There are thousands of dogs that should not be managed / handled / worked with by the average person. There is simply too much risk for everyone - the person working with the dog, the dog, and anyone / thing else around the dog. 

Of the thousands of dogs that can't be managed, there are probably less than a 100 people that can TRULY work with these dogs - rehab them, manage them properly, etc. WITHOUT humanizing them, feeling sorry for them, and dumping all kinds of negative emotions on them. Or on the other end of the spectrum, abusing them and making them worse. 

The other day I heard someone say I have a German Shepherd Rescue Dog ... really? Since when did the word rescue become part of the dog's breed name?

The last decade seems to be on this massive pendulum swing - society went from harsh discipline and serious negative consequences (raising children, training dogs / breaking horses) to everything is rosy, happy, joyful and if we pour enough money, love and care (forget the discipline / consequences - that's negative). 
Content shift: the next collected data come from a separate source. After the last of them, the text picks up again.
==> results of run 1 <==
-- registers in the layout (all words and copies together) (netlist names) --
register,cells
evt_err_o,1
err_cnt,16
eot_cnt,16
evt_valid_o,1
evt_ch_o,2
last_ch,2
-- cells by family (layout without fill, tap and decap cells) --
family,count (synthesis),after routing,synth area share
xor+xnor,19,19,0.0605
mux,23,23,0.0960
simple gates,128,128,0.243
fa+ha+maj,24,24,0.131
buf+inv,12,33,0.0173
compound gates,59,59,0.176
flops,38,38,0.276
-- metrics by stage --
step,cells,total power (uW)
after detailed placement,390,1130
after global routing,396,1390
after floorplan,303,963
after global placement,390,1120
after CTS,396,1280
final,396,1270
$ cat src/rtl/nibble_tx.sv
// nibble_tx
// Framed LSB-first serial transmitter: start bit (0), WIDTH data bits,
// optional even-parity bit, stop bit (1). Each bit lasts CLKS_PER_BIT cycles.
//   clk         in  system clock
//   reset       in  synchronous active-high reset
//   d           in  parallel word, captured when load is accepted
//   load        in  request to transmit d (accepted only while ready)
//   ready       out block is idle and will accept load
//   tx          out serial line (registered, idles high)
//   busy        out frame in progress (registered)
//   frame_done  out one-cycle pulse in the last cycle of the stop bit
module nibble_tx
  import nibble_tx_pkg::*;
#(
  parameter int WIDTH        = 4,
  parameter int CLKS_PER_BIT = 4,
  parameter int PARITY       = PARITY_NONE
) (
  input  logic             clk,
  input  logic             reset,
  input  logic [WIDTH-1:0] d,
  input  logic             load,
  output logic             ready,
  output logic             tx,
  output logic             busy,
  output logic             frame_done
);

  localparam int IW = min1_clog2(WIDTH);
  localparam logic [IW-1:0] LAST_IDX = IW'(WIDTH - 1);

  state_t           state_reg, state_next;
  logic [WIDTH-1:0] shift_reg, shift_next;
  logic [IW-1:0]    idx_reg, idx_next;
  logic             parity_reg, parity_next;
  logic             tx_reg, tx_next;
  logic             busy_reg, busy_next;
  logic             frame_done_reg, frame_done_next;
  logic             tick, tick_next;

  // Timer is parked at 0 in IDLE so the first START cycle is count 0.
  nibble_tx_bit_timer #(
    .CLKS_PER_BIT(CLKS_PER_BIT)
  ) u_bit_timer (
    .clk      (clk),
    .reset    (reset),
    .clear    (state_reg == IDLE),
    .tick     (tick),
    .tick_next(tick_next)
  );

  always_comb begin
    state_next  = state_reg;
    shift_next  = shift_reg;
    idx_next    = idx_reg;
    parity_next = parity_reg;

    case (state_reg)
      IDLE: begin
        if (load) begin
          shift_next  = d;
          parity_next = ^d;
          idx_next    = '0;
          state_next  = START;
        end
      end
      START: begin
        if (tick) state_next = DATA;
      end
      DATA: begin
        if (tick) begin
          shift_next = shift_reg >> 1;
          if (idx_reg == LAST_IDX) begin
            idx_next   = '0;
            state_next = (PARITY == PARITY_EVEN) ? PAR : STOP;
          end else begin
            idx_next = idx_reg + IW'(1);
          end
        end
      end
      PAR: begin
        if (tick) state_next = STOP;
      end
      STOP: begin
        if (tick) state_next = IDLE;
      end
      default: state_next = IDLE;
    endcase

    // Outputs are registered from the *next* state so they change on the
    // same edge as the state they describe.
    case (state_next)
      START:   tx_next = 1'b0;
      DATA:    tx_next = shift_next[0];
      PAR:     tx_next = parity_next;
      default: tx_next = 1'b1;
    endcase
    busy_next       = (state_next != IDLE);
    frame_done_next = (state_next == STOP) && tick_next;
  end

  always_ff @(posedge clk) begin
    if (reset) begin
      state_reg      <= IDLE;
      shift_reg      <= '0;
      idx_reg        <= '0;
      parity_reg     <= 1'b0;
      tx_reg         <= 1'b1;
      busy_reg       <= 1'b0;
      frame_done_reg <= 1'b0;
    end else begin
      state_reg      <= state_next;
      shift_reg      <= shift_next;
      idx_reg        <= idx_next;
      parity_reg     <= parity_next;
      tx_reg         <= tx_next;
      busy_reg       <= busy_next;
      frame_done_reg <= frame_done_next;
    end
  end

  assign ready      = (state_reg == IDLE);
  assign tx         = tx_reg;
  assign busy       = busy_reg;
  assign frame_done = frame_done_reg;

endmodule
I have a very good friend in her late 60s, and she's promised me that society will swing back to a happy medium, but I might not be around to see it! Frankly it scares the crap out of me, and I really hope I don't have to be looked after in my old age by some of the horrible younger kids I see nowadays ... the sense of self-entitlement, etc.


----------



## lorihd (Nov 30, 2011)

I'm in the 50 something group, and with age comes the realization that I cant fix the world. Time comes into play here as well, I would not alter my life, not go to places, etc etc to keep an aggressive dog, im talking about dogs that bite their owners or family members, forget it!!!!!!!! My sister-in-law went on vacation for 1 week and I had her little dog (lexie my dog is not very good with little dogs) I had to separate them, walk them separately , feet them apart, and it was exhausting, I lost 5 lbs that week, lol. Life is too short and I myself like a serene life that equals happiness, not kaos, that give me indigestion.


----------



## lauren43 (Jun 14, 2014)

Sunflowers said:


> I have doubts that so much of the blame lies with socialization or abuse.
> I have seen dogs with zero socialization who had been terribly abused, who still love people and are well behaved once they are adopted and taken care of.
> 
> Some dogs are mean because that is the way they were born. I think it's largely genetic.



I don't have much to say about the aggressive dog subject as I can see it from both sides; loving the dog and wanting to help it and letting the dog go.

However yes yes yes to the above statement. Abuse *can* break a dog, but a solid temperament dog seems to rebound from it without issue. 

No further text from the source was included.